No there are no input capacitors. I will probably place some input capacitors across the battery terminals. I didn't see a need for them taking up space in my controller. The only real purpose I can see they serve is to protect the battery from rapid discharge current and prolong its life. They are not absolutely necessary in all systems, in my opinion.

Yes, the mosfets are holding up the heavy gauge copper wire but I intend to put some insulated bracing to hold the copper wire to help prevent the leads from being broken off.
There have been several responses about the diodes. I particularly like Paul's! Also note that diodes don't share current well unless they're thermally coupled - that is, one diode isn't allowed to get hotter than another (usually by placing them all near each other on the same heatsink).
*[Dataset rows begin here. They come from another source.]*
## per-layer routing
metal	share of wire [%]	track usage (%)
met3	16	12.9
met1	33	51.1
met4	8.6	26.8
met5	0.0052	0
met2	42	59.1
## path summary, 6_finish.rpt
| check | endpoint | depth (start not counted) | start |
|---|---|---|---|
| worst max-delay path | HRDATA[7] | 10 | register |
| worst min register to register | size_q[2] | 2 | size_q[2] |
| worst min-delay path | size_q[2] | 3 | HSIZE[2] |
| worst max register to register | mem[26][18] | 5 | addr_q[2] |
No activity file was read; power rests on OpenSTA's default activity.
If one gets hotter than the rest, it hogs more current, gets even hotter, hogs even more current... thermal runaway ensues, and poof.
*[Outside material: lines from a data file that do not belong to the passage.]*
File: config.mk
export PLATFORM = sky130hd
export DESIGN_NAME = entry_park_flat
export DESIGN_NICKNAME = d
export VERILOG_FILES = /design/src/rtl/entry_park_if.sv /design/src/rtl/entry_park.sv /design/src/flat_wrapper.sv
export SDC_FILE = /design/constraint.sdc
export NUM_CORES = 1
export LEC_CHECK = 0
export CAP_MARGIN = 20
export CORE_MARGIN = 2
export CORE_UTILIZATION = 40
export DETAILED_ROUTE_END_ITERATION = 12
export GPL_TIMING_DRIVEN = 0
export PLACE_DENSITY = 0.72
export SYNTH_ARGS = -nofsm -noshare
export SYNTH_HDL_FRONTEND = slang
export SYNTH_SLANG_ARGS = --single-unit
File: constraint.sdc
create_clock -name clk -period 1.2 [get_ports clk]
set_clock_uncertainty 0.1 [all_clocks]
set_input_delay 0.24 -clock clk [delete_from_list [all_inputs] [get_ports clk]]
set_output_delay 0.24 -clock clk [all_outputs]
set_load 0.02 [all_outputs]
File: src/rtl/entry_park_if.sv
// Bundles the parking-entry request and result signals between upstream control and entry_park.
// No storage of its own; all timing belongs to entry_park (one clock from request to result).
// No backpressure: a request is taken every cycle that entry is high.
interface entry_park_if;
  // Request side: a car-entry request and the current free-space bitmap (bit i = 1 means free).
  logic       entry;
  logic [7:0] parking_capacity;

  // Result side: all registered inside entry_park.
  logic [2:0] park_number;
  logic       park_valid;
  logic       reject;
  logic       full;
  logic [3:0] free_count;

  // Upstream control drives requests and observes results.
  modport master (
    output entry,
    output parking_capacity,
    input  park_number,
    input  park_valid,
    input  reject,
    input  full,
    input  free_count
  );

  // The allocator samples requests and drives results.
  modport slave (
    input  entry,
    input  parking_capacity,
    output park_number,
    output park_valid,
    output reject,
    output full,
    output free_count
  );
endinterface

File: src/rtl/entry_park.sv
// Assigns the lowest-index free parking space to each entry request and reports occupancy.
// Latency: exactly one clk from sampled entry/parking_capacity to every output; no comb path.
// No backpressure: every high cycle of entry is an independent request, accepted or rejected.
module entry_park (
  input  logic        clk,
  input  logic        rst_n,
  entry_park_if.slave bus
);

  // Combinational view of the sampled bitmap.
  logic [2:0] cand_idx;   // lowest-index free space
  logic       any_free;   // at least one space free
  logic [3:0] pop_cnt;    // number of free spaces, 0..8
  logic [1:0] pair_sum [4];
  logic [2:0] quad_sum [2];
  logic       accept;
  logic       refuse;

  // Registered outputs and their next-state values.
  logic [2:0] park_number_q, park_number_d;
  logic       park_valid_q,  park_valid_d;
  logic       reject_q,      reject_d;
  logic       full_q,        full_d;
  logic [3:0] free_count_q,  free_count_d;

  // Priority encoder: scan from the top down so the lowest set bit is the last to win.
  always_comb begin
    cand_idx = 3'd0;
    for (int i = 7; i >= 0; i--) begin
      if (bus.parking_capacity[i]) begin
        cand_idx = 3'(i);
      end
    end
  end

  // Population count of the free-space bitmap as a small adder tree.
  always_comb begin
    for (int p = 0; p < 4; p++) begin
      pair_sum[p] = {1'b0, bus.parking_capacity[2*p]} + {1'b0, bus.parking_capacity[2*p+1]};
    end
    quad_sum[0] = {1'b0, pair_sum[0]} + {1'b0, pair_sum[1]};
    quad_sum[1] = {1'b0, pair_sum[2]} + {1'b0, pair_sum[3]};
    pop_cnt     = {1'b0, quad_sum[0]} + {1'b0, quad_sum[1]};
  end

  // Next-state: a request is granted when any space is free, otherwise refused; the
  // assigned index only moves on a grant, occupancy flags follow the bitmap every cycle.
  always_comb begin
    any_free      = |bus.parking_capacity;
    accept        = bus.entry & any_free;
    refuse        = bus.entry & ~any_free;
    park_number_d = park_number_q;
    if (accept) begin
      park_number_d = cand_idx;
    end
    park_valid_d  = accept;
    reject_d      = refuse;
    full_d        = ~any_free;
    free_count_d  = pop_cnt;
  end

  // Output registers; reset clears everything at once so a request in flight is dropped.
  always_ff @(posedge clk or negedge rst_n) begin
    if (!rst_n) begin
      park_number_q <= 3'd0;
      park_valid_q  <= 1'b0;
      reject_q      <= 1'b0;
      full_q        <= 1'b0;
      free_count_q  <= 4'd0;
    end else begin
      park_number_q <= park_number_d;
      park_valid_q  <= park_valid_d;
      reject_q      <= reject_d;
      full_q        <= full_d;
      free_count_q  <= free_count_d;
    end
  end

  assign bus.park_number = park_number_q;
  assign bus.park_valid  = park_valid_q;
  assign bus.reject      = reject_q;
  assign bus.full        = full_q;
  assign bus.free_count  = free_count_q;

endmodule

File: src/flat_wrapper.sv
// flat-port wrapper written by rule: the top's interface ports become plain ports
module entry_park_flat 
  (clk, rst_n, bus_entry, bus_parking_capacity, bus_park_number, bus_park_valid, bus_reject, bus_full, bus_free_count);
  entry_park_if bus_i ();
  input  logic clk;
  input  logic rst_n;
  input wire logic [$bits(bus_i.entry)-1:0] bus_entry;
  input wire logic [$bits(bus_i.parking_capacity)-1:0] bus_parking_capacity;
  output wire logic [$bits(bus_i.park_number)-1:0] bus_park_number;
  output wire logic [$bits(bus_i.park_valid)-1:0] bus_park_valid;
  output wire logic [$bits(bus_i.reject)-1:0] bus_reject;
  output wire logic [$bits(bus_i.full)-1:0] bus_full;
  output wire logic [$bits(bus_i.free_count)-1:0] bus_free_count;
  assign bus_i.entry = bus_entry;
  assign bus_i.parking_capacity = bus_parking_capacity;
  assign bus_park_number = bus_i.park_number;
  assign bus_park_valid = bus_i.park_valid;
  assign bus_reject = bus_i.reject;
  assign bus_full = bus_i.full;
  assign bus_free_count = bus_i.free_count;
  entry_park u_core (.clk(clk), .rst_n(rst_n), .bus(bus_i));
endmodule
; Word level (Yosys, flattened, before mapping)
; Index checks and enable logic that the tools add are counted.
[op_classes]
bitwise_logic = 3
reduce_logical = 1
add_sub_neg = 7
mux = 8
[ops]
columns = operator, n
row1 = 2-to-1 mux 3 bit, 8
row2 = adder 1 x 1 -> 2 bit, 4
row3 = OR reduction 8 bit, 1
row4 = adder 2 x 2 -> 3 bit, 2
row5 = adder 3 x 3 -> 4 bit, 1
row6 = bitwise AND 1 bit, 2
row7 = NOT 1 bit, 1
[totals]
output_inout_bits = 10
wordCells = 24
inputBits = 11
ff_bits = 10

; Depth between registers and ports, before layout
; Gate-level depths: netlist of the first run.
[logic_depth]
ltp_word = 8
depth_mapped = 9
depth_no_buf = 9

; Least setup slack after synthesis of the first run
; No wires, ideal clock.
[synth_path]
path_type = input to register
start = in bus_parking_capacity[0]
end = reg u_core.free_count_q[2] (netlist: u_core.bus.free_count[2])
path_slack_ns = -1.442
n_path_buf = 0
path_stages = 9
required_time_ns = 0.977
t_arrival_ns = 2.420
setup_ns = 0.123
path_cell_list = inv_1 -> fa_1 -> fa_1 -> fa_1 -> inv_1 -> ha_1 -> inv_1 -> fa_1 -> xnor2_1
[synth_between]
elab_chain_cells = 3
[synth_rtl]
columns = element, line
row1 = "start, declared", flat_wrapper.sv:8  ; input wire logic [$bits(bus_i.parking_capacity)-1:0] bus_parking_capacity;
row2 = adder 1 x 1 -> 2 bit, entry_park.sv:39  ; pair_sum[p] = {1'b0, bus.parking_capacity[2*p]} + {1'b0, bus.parking_capacity[2*p+1]};
row3 = adder 2 x 2 -> 3 bit, entry_park.sv:41  ; quad_sum[0] = {1'b0, pair_sum[0]} + {1'b0, pair_sum[1]};
row4 = adder 3 x 3 -> 4 bit, entry_park.sv:43  ; pop_cnt = {1'b0, quad_sum[0]} + {1'b0, quad_sum[1]};
row5 = named net u_core.free_count_d[2], entry_park.sv:24  ; logic [3:0] free_count_q, free_count_d;
row6 = "end signal, assigned", entry_park.sv:75  ; free_count_q <= free_count_d;
row7 = "end, declared", entry_park.sv:24
; The timed path passes the listed nets, and every way through them passes these cells.
; A chain may end at the register's enable or synchronous reset.

; Worst setup path in the final report of the first run
[layout_path]
start = in bus_parking_capacity[0]
end = reg u_core.free_count_q[1] (netlist: u_core.bus.free_count[1])
; Same word-level chain as after synthesis.

==> results.py, run 1 <==
metrics = {
    "power_and_ir_drop": {
        "powerDensity_nw_per_um2": 1150,
        "internal_power_uw": 735,
        "combPwrFrac_pct": 43.9,
        "p_seq_share_pct": 37.5,
        "p_sw_share_pct": 32.6,
        "p_switching_uw": 355,
        "ir_drop_v": 0.000702,
        "clock_power_share_pct": 18.6,
        "power_leakage_uw": 0.000507,
    },
    "worst_hold_path": {
        "hold_path.class": "input pin to async pin",
    },
    "global_routing": {
        "grt_pass1_wl_microns": 2150,
        "grt_usage_pct": 15.6,
        "grt_antenna_before_repair": 0,
        "overflow": 0,
        "grt_max_degree": 11,
        "grt_pass1_vias": 506,
    },
    "clock_network": {
        "cts_tree": "yes",
        "path_clk_slew_ns": 0.06,
        "clock_path_buffers": 2,
        "clock_latency_ns": 0.24,
        "cts-root-buf": "clkbuf_4",
        "clock_sinks": 10,
        "h-tree-depth": 1,
        "cts_made_buffers": 3,
        "hold_buffers": 0,
    },
    "timing": {
        "fin_crit_ns": 2.54,
        "post-route-period-util_pct": 212,
        "setup_tns_ns": -4.78,
        "setup_ws_ns": -1.34,
        "setup-violations-final": 6,
        "relSlewSlack_pct": 72.2,
        "hold_viol": 0,
        "tightest_slew_ns": 0.416,
        "grt_setup_unrepaired": "true",
        "fmax_ghz": 0.394,
        "slew_violations": 0,
    },
    "floorplanning": {
        "initial_utilization_pct": 44.0,
        "chipHeight_microns": 42.3,
        "dieArea_sq_um": 1790,
        "fp.dieW_microns": 42.3,
        "io_pins": 21,
        "num_rows": 13,
        "core-area_sq_um": 1330,
    },
    "setup_path": {
        "cp.arrival_ns": 2.58,
        "r2r_cells": 1,
        "r2r_setup_slack_ns": 0.36,
        "crit_required_ns": 1.24,
        "worstSetupEndpointType": "flop",
        "critPathKind": "input pin to flop",
        "r2r-start": "u_core.bus.park_number[0]",
        "crit_path_start_kind": "input pin",
        "rr_endpoint": "u_core.bus.park_number[0]",
        "crit_fanout": 3,
    },
    "cells_and_area": {
        "nFillCells": 104,
        "area_growth_pct": 61.4,
        "fin_cells": 104,
        "fin_nets": 110,
        "drive_above_1_share_pct": 58.4,
        "fin_area_sq_um": 947,
        "antenna_cells": 0,
    },
    "placement": {
        "io_buffers": 20,
        "place_congestion": 0.779,
        "dp_cells": 87,
        "place_area_sq_um": 843,
        "hpwl_microns": 826,
    },
    "yosys": {
        "ys_ff_latch": 10,
        "ys_seq_area_share_pct": 42.6,
        "yosys_warnings": 0,
        "syn_nets": 71,
        "netlist_area_sq_um": 587,
        "synth.avg_cell_area_sq_um": 11.3,
        "synth.distinct_cells": 20,
        "syn_inst": 52,
    },
    "route": {
        "wl_per_cell_microns": 11.9,
        "drt_first_pass_iters": 2,
        "final_antenna_net_count": 0,
        "vias": 496,
        "drtIter0Drc": 4,
        "routed_wl_microns": 1240,
        "drc_errors": 0,
        "viasPerCell": 4.77,
    },
    "outcome": {
        "violations": "setup timing",
        "status": "finished with violations",
    },
    "job": {
        "max_cap_viol_count": 0,
    },
}
## synthesized netlist by cell type, drive strengths merged
cell type	n	area, sq um
xnor2	1	8.76
nor2	2	7.51
nor3	1	5.00
o211ai	1	7.51
a21boi	1	7.51
mux2	2	30.0
o21ai	2	10.0
inv	15	56.3
and3	1	7.51
nor2b	1	6.26
dfrtp	10	250
o2bb2ai	1	8.76
a22o	1	8.76
ha	4	50.1
nand2b	1	13.8
a21oi	1	5.00
nor4	1	12.5
fa	4	80.1
nand3	1	5.00
and2	1	6.26
## placed cells by master, fill, tap and decap left out, drive strengths merged, types with 2 or more instances in the layout
| cell | count |
|---|---|
| o21ai | 2 |
| ha | 4 |
| clkbuf | 3 |
| nor2 | 2 |
| mux2 | 2 |
| inv | 15 |
| dfrtp | 10 |
| clkdlybuf4s50 | 2 |
| buf | 31 |
| fa | 4 |
## logic make-up (layout without fill, tap and decap cells)
kind of cell / after synthesis / in the layout / share of synthesized area (%)
mux: 2 / 2 / 5.12
compound gates: 7 / 7 / 8.10
flops: 10 / 10 / 42.6
buf+inv: 15 / 52 / 9.59
xor+xnor: 1 / 1 / 1.49
simple gates: 9 / 9 / 10.9
fa+ha+maj: 8 / 8 / 22.2
## sequential cells by signal (all words and copies together), names as in the netlist
signal                  flops
u_core.bus.full             1
u_core.bus.reject           1
u_core.bus.park_valid       1
u_core.bus.park_number      3
u_core.bus.free_count       4
## metrics by stage
step | total power, uW | utilization [%] | hold WS, ns | setup slack [ns]
floorplan | 666 | - | -0.156 | -1.39
global placement | 866 | 63.2 | 0.380 | -2.16
detailed placement | 867 | 63.2 | 0.389 | -2.15
finish | 1090 | 71.0 | 0.196 | -1.34
global route | 1180 | 71.0 | 0.219 | -1.40
CTS | 1090 | 69.7 | 0.188 | -1.40
## area by class of cell
cell class	instances	area, sq um	area share [%]
Clock buffer	3	22.5	2.38
Inverter	15	71.3	7.53
Multi-Input combinational cell	27	322	33.9
Sequential cell	10	250	26.4
Tap cell	15	18.8	1.98
Timing Repair Buffer	34	263	27.7
## power groups by stage
stage / Combinational (uW) / Clock [uW] / Sequential [uW]
after detailed placement: 449 / 0 / 419
after global placement: 449 / 0 / 417
after floorplan: 170 / 0 / 496
final: 478 / 203 / 409
after global routing: 534 / 234 / 415
after CTS: 466 / 214 / 412
## how the worst max path moves through the flow
stage	start	to
2_1_floorplan	bus_parking_capacity[0]	u_core.bus.free_count[2]
3_3_place_gp	bus_parking_capacity[0]	u_core.bus.free_count[1]
3_5_place_dp	bus_parking_capacity[0]	u_core.bus.free_count[1]
4_1_cts	bus_parking_capacity[1]	u_core.bus.free_count[1]
5_1_grt	bus_parking_capacity[0]	u_core.bus.free_count[1]
6_report	bus_parking_capacity[0]	u_core.bus.free_count[1]
## what timing repair did
action | in CTS | in global routing
pin swaps | 5 | 6
endpoints found under the hold margin | 0 | 0
resized for setup | 81 | 10
buffers inserted | 10 | 4
endpoints found under the setup margin | 20 | 12
## per-layer routing
metal  vias up  routed length [microns]  GRT usage, %
met4         0                       13          9.38
li1        238                        -             -
met3         4                       80          1.29
met1       235                      506          19.3
met5         -                        0             0
met2        19                      637          26.2
## critical path, cell delays in order
cell and delay, ns:
buf_12 0.09, inv_12 0.03, fa_1 0.54, fa_1 0.43, fa_1 0.45, inv_2 0.08
ha_4 0.13, inv_2 0.04, fa_2 0.52, inv_2 0.03
Note: power is estimated with default switching activity, not from simulation.
==> run 2, diff against run 1 <==
CORE_MARGIN = 8   (was 2)
==> results.py, run 2 (synthesis gave the netlist of run 1 again) <==
metrics = {
    "timing": {
        "timing.hold.ws_ns": 0.170,
        "setup_ws_ns": -1.34,
        "tightest_slew_ns": 0.415,
        "setup_tns_ns": -4.85,
        "hold_viol": 0,
        "fin_crit_ns": 2.54,
        "relSlewSlack_pct": 72.2,
        "grt_setup_unrepaired": "true",
        "fmax_ghz": 0.394,
        "setup-violations-final": 7,
        "post-route-period-util_pct": 212,
        "slew_violations": 0,
    },
    "setup_path": {
        "worstSetupEndpointType": "flop",
        "critPathKind": "input pin to flop",
        "crit_fanout": 3,
        "cp.arrival_ns": 2.60,
        "crit_required_ns": 1.26,
        "crit_path_start_kind": "input pin",
    },
    "floorplanning": {
        "fp.dieW_microns": 54.3,
        "initial_utilization_pct": 40.9,
        "num_rows": 14,
        "io_pins": 21,
        "core-area_sq_um": 1440,
        "dieArea_sq_um": 2950,
        "chipHeight_microns": 54.3,
    },
    "power_and_ir_drop": {
        "p_switching_uw": 392,
        "powerDensity_nw_per_um2": 1290,
        "p_sw_share_pct": 32.8,
        "ir_drop_v": 0.000621,
        "power_leakage_uw": 0.000490,
        "p_seq_share_pct": 34.4,
        "clock_power_share_pct": 25.1,
        "combPwrFrac_pct": 40.6,
        "internal_power_uw": 805,
    },
    "global_routing": {
        "overflow": 0,
        "grt_pass1_wl_microns": 2240,
        "grt_pass1_vias": 483,
        "grt_usage_pct": 11.1,
        "grt_max_degree": 11,
        "grt_antenna_before_repair": 0,
    },
    "outcome": {
        "status": "finished with violations",
        "violations": "setup timing",
    },
    "placement": {
        "io_buffers": 20,
        "place_congestion": 0.782,
        "dpl_worst_slack_ns": -2.16,
        "place_area_sq_um": 845,
        "hpwl_microns": 1040,
    },
    "clock_network": {
        "hold_buffers": 0,
        "cts_made_buffers": 3,
        "path_clk_slew_ns": 0.07,
        "cts_tree": "yes",
        "clock_sinks": 10,
        "cts-root-buf": "clkbuf_4",
        "h-tree-depth": 1,
        "clock_path_buffers": 2,
        "clock_latency_ns": 0.26,
    },
    "route": {
        "final_antenna_net_count": 0,
        "wl_per_cell_microns": 14.7,
        "drtIter0Drc": 3,
        "drc_errors": 0,
        "vias": 483,
        "drt_first_pass_iters": 4,
        "viasPerCell": 4.78,
        "routed_wl_microns": 1480,
    },
    "worst_hold_path": {
        "hold_path.class": "input pin to async pin",
    },
    "cells_and_area": {
        "antenna_cells": 0,
        "layout_common_cells": "12 x buf_2, 10 x dfrtp_1, 9 x inv_1",
        "area_growth_pct": 58.4,
        "largest_reg_flops": 4,
        "fin_util_pct": 64.7,
        "fin_nets": 105,
        "nFillCells": 119,
        "fin_area_sq_um": 930,
        "drive_above_1_share_pct": 55.3,
        "layout_commonest_cell": "buf_2",
    },
    "job": {
        "max_cap_viol_count": 0,
    },
}
run 2: area by class of cell:
type / count / area [sq um] / share of cell area (%)
multi-input cells: 27 / 322 / 34.6
flip-flops and latches: 10 / 250 / 26.9
repair buffers: 29 / 230 / 24.8
inverters: 15 / 71.3 / 7.67
clock buffers: 4 / 36.3 / 3.90
well taps: 16 / 20.0 / 2.15
run 2: repair_timing:
item                       4_1_cts  5_1_grt
pin swaps                        6        5
setup endpoints to repair       20        8
resized for setup               84        8
buffers inserted                 3        6
run 2: worst paths after layout:
| kind | start | endpoint | slack [ns] | cells after the start |
|---|---|---|---|---|
| setup / recovery | bus_parking_capacity[1] | u_core.bus.free_count[1] | -1.34 | 10 |
| hold / removal | rst_n | u_core.bus.park_valid | 0.17 | 1 |
| setup reg to reg | u_core.bus.park_number[0] | u_core.bus.park_number[0] | 0.21 | 2 |
| hold reg to reg | u_core.bus.park_number[2] | u_core.bus.park_number[2] | 0.40 | 1 |
| max in group asynchronous | rst_n | u_core.bus.park_number[0] | 0.54 | 1 |
| min in group clk | bus_parking_capacity[1] | u_core.bus.park_number[2] | 0.17 | 4 |
run 2: per-layer routing:
metal,GRT usage (%),up-vias,part of all wire (%)
met4,12.3,0,4.1
met5,0,-,0
met1,11.2,233,35
met3,2.45,6,8.6
met2,17.6,16,52
li1,-,228,-
run 2: power by group through the flow:
stage | registers (uW) | clock network, uW | logic, uW
detailed placement | 422 | 0 | 462
CTS | 414 | 319 | 418
global route | 419 | 340 | 535
finish | 411 | 300 | 485
floorplan | 496 | 0 | 170
global placement | 416 | 0 | 450
run 2: worst max-delay path: stages:
cell and delay, ns:
buf_8 0.08, inv_4 0.03, fa_1 0.55, fa_1 0.43
fa_1 0.47, inv_2 0.08, ha_4 0.13, inv_2 0.03
fa_2 0.52, inv_2 0.03
run 2: per-stage QoR:
step	total power (uW)	instances
detailed placement	884	88
floorplan	666	52
CTS	1150	95
global placement	866	88
global route	1290	101
finish	1200	101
As for capacitors, they serve a couple of purposes. One, is that they help clamp the inductive voltage spikes from the motor. When the fet turns off, the voltage on the drain will rise due the motor inductance. When it rises above B+, the diode begins to conduct. At this point, the drain pin is essentially connected to B+ and the cap can help clamp the voltage spike.
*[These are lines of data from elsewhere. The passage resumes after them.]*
$ cat src/rtl/sun_sar_pkg.sv
// Shared types and helpers for the SUN_TRB SAR sequencer.
//   state_e   : sequencer states
//   cnt_width : width of the shared sample/settle/timeout counter
package sun_sar_pkg;

  typedef enum logic [2:0] {
    IDLE,
    SAMPLE,
    SETTLE,
    COMPARE,
    FINISH
  } state_e;

  // Counter holds at most max(...)-1, so clog2(max) bits suffice; never 0 wide.
  function automatic int cnt_width(input int nsamp, input int nset, input int ntmo);
    int m;
    m = nsamp;
    if (nset > m) m = nset;
    if (ntmo > m) m = ntmo;
    return (m > 1) ? $clog2(m) : 1;
  endfunction

endpackage

$ cat src/rtl/sun_sar_cnt.sv
// Loadable down-counter with zero flag, shared by the sample, settle and
// compare-timeout phases.
//   clk_i/rst_i : clock, async active-high reset
//   load_i/val_i: load val_i (wins over dec_i)
//   dec_i       : decrement, saturating at zero
//   zero_o      : count is zero
module sun_sar_cnt #(
  parameter int W = 3
) (
  input  logic         clk_i,
  input  logic         rst_i,
  input  logic         load_i,
  input  logic [W-1:0] val_i,
  input  logic         dec_i,
  output logic         zero_o
);

  logic [W-1:0] cnt_q, cnt_d;

  always_comb begin
    cnt_d = cnt_q;
    if (load_i)                     cnt_d = val_i;
    else if (dec_i && cnt_q != '0)  cnt_d = cnt_q - W'(1);
  end

  always_ff @(posedge clk_i or posedge rst_i) begin
    if (rst_i) cnt_q <= '0;
    else       cnt_q <= cnt_d;
  end

  assign zero_o = (cnt_q == '0);

endmodule

$ cat src/rtl/sun_sar_ctrl.sv
// SAR conversion sequencer: tracks (SMPL), then binary-searches the CDAC
// (DAC) one bit at a time using the clocked comparator (CMP_EN/CMP_RDY/CMP_OUT).
//   CK/RST          : clock, async active-high reset
//   START/CONT      : conversion request (IDLE only) / continuous re-sample
//   CMP_RDY/CMP_OUT : comparator decision valid / input above DAC level
//   SMPL, DAC, CMP_EN : analog drives
//   DOUT/DONE       : completed code / one-cycle done pulse
//   BUSY/TMO        : not IDLE / sticky compare-timeout flag
// All outputs come straight from flops.
module sun_sar_ctrl
  import sun_sar_pkg::*;
#(
  parameter int NBITS = 8,
  parameter int NSAMP = 4,
  parameter int NSET  = 1,
  parameter int NTMO  = 7
) (
  input  logic             CK,
  input  logic             RST,
  input  logic             START,
  input  logic             CONT,
  input  logic             CMP_RDY,
  input  logic             CMP_OUT,
  output logic             SMPL,
  output logic [NBITS-1:0] DAC,
  output logic             CMP_EN,
  output logic [NBITS-1:0] DOUT,
  output logic             DONE,
  output logic             BUSY,
  output logic             TMO
);

  localparam int CW = cnt_width(NSAMP, NSET, NTMO);
  localparam int BW = (NBITS > 1) ? $clog2(NBITS) : 1;

  state_e           state_q, state_d;
  logic             smpl_q, smpl_d, cmp_en_q, cmp_en_d;
  logic             done_q, done_d, busy_q, busy_d, tmo_q, tmo_d;
  logic [NBITS-1:0] dac_q, dac_d, dout_q, dout_d;
  logic [BW-1:0]    bit_q, bit_d;
  logic             cnt_load, cnt_dec, cnt_zero;
  logic [CW-1:0]    cnt_val;

  sun_sar_cnt #(.W(CW)) u_cnt (
    .clk_i  (CK),
    .rst_i  (RST),
    .load_i (cnt_load),
    .val_i  (cnt_val),
    .dec_i  (cnt_dec),
    .zero_o (cnt_zero)
  );

  always_comb begin
    state_d  = state_q;
    smpl_d   = smpl_q;
    dac_d    = dac_q;
    cmp_en_d = cmp_en_q;
    dout_d   = dout_q;
    done_d   = 1'b0;
    tmo_d    = tmo_q;
    bit_d    = bit_q;
    cnt_load = 1'b0;
    cnt_dec  = 1'b0;
    cnt_val  = '0;
    unique case (state_q)
      IDLE: begin
        dac_d = '0;
        if (START) begin
          state_d  = SAMPLE;
          smpl_d   = 1'b1;
          tmo_d    = 1'b0;
          cnt_load = 1'b1;
          cnt_val  = CW'(NSAMP - 1);
        end
      end
      SAMPLE: begin
        if (cnt_zero) begin
          state_d          = SETTLE;
          smpl_d           = 1'b0;
          dac_d            = '0;
          dac_d[NBITS-1]   = 1'b1;
          bit_d            = BW'(NBITS - 1);
          cnt_load         = 1'b1;
          cnt_val          = CW'(NSET - 1);
        end else cnt_dec = 1'b1;
      end
      SETTLE: begin
        if (cnt_zero) begin
          state_d  = COMPARE;
          cmp_en_d = 1'b1;
          cnt_load = 1'b1;
          cnt_val  = CW'(NTMO - 1);
        end else cnt_dec = 1'b1;
      end
      COMPARE: begin
        // A decision on the last allowed cycle beats the timeout.
        if (CMP_RDY || cnt_zero) begin
          dac_d[bit_q] = CMP_RDY & CMP_OUT;
          if (!CMP_RDY) tmo_d = 1'b1;
          cmp_en_d = 1'b0;
          if (bit_q != '0) begin
            dac_d[bit_q - BW'(1)] = 1'b1;
            bit_d    = bit_q - BW'(1);
            state_d  = SETTLE;
            cnt_load = 1'b1;
            cnt_val  = CW'(NSET - 1);
          end else begin
            // Publish the code on FINISH entry so DONE/DOUT are valid in FINISH.
            state_d = FINISH;
            dout_d  = dac_d;
            done_d  = 1'b1;
          end
        end else cnt_dec = 1'b1;
      end
      FINISH: begin
        dac_d = '0;
        if (CONT) begin
          state_d  = SAMPLE;
          smpl_d   = 1'b1;
          tmo_d    = 1'b0;
          cnt_load = 1'b1;
          cnt_val  = CW'(NSAMP - 1);
        end else state_d = IDLE;
      end
      default: state_d = IDLE;
    endcase
    busy_d = (state_d != IDLE);
  end

  always_ff @(posedge CK or posedge RST) begin
    if (RST) begin
      state_q  <= IDLE;
      smpl_q   <= 1'b0;
      dac_q    <= '0;
      cmp_en_q <= 1'b0;
      dout_q   <= '0;
      done_q   <= 1'b0;
      busy_q   <= 1'b0;
      tmo_q    <= 1'b0;
      bit_q    <= '0;
    end else begin
      state_q  <= state_d;
      smpl_q   <= smpl_d;
      dac_q    <= dac_d;
      cmp_en_q <= cmp_en_d;
      dout_q   <= dout_d;
      done_q   <= done_d;
      busy_q   <= busy_d;
      tmo_q    <= tmo_d;
      bit_q    <= bit_d;
    end
  end

  assign SMPL   = smpl_q;
  assign DAC    = dac_q;
  assign CMP_EN = cmp_en_q;
  assign DOUT   = dout_q;
  assign DONE   = done_q;
  assign BUSY   = busy_q;
  assign TMO    = tmo_q;

endmodule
Secondly, it smooths the supply current from the battery and the voltage spikes associated with it. Take the circuit as it is now without input caps. Let's say the controller is operating at 500A and maybe 50% duty cycle. When the mosfets turn on, 500A is drawn straight from the battery through the battery leads. When it's off, the current from the battery is zero (though the motor current keeps going due to the motor inductance). So, there will be this drastically changing current in the battery and it's wiring. (this is roughly what is called 'ripple current', btw).

The problem is that batteries don't like high current pulses - they'll likely heat internally and die early. Also, all wiring has parasitic inductance and that 500A won't stop instantly (see oprah) and'll cause (potentially destructive) ringing on the mosfets, and/or cause a ridiculous amount of EM noise (that long battery cable is like a big antenna!)

Adding capacitors will distribute the ripple current between the caps and the batteries, mitigate the parasitic inductance of the wiring, and bring a current source close to the switching section in order to minimize the parasitic inductance.

That's not to say the controller won't work as is, but it raises the question of how well it will work. If you find it doesn't meet the design goals, these are some possible options to look at when revising the design.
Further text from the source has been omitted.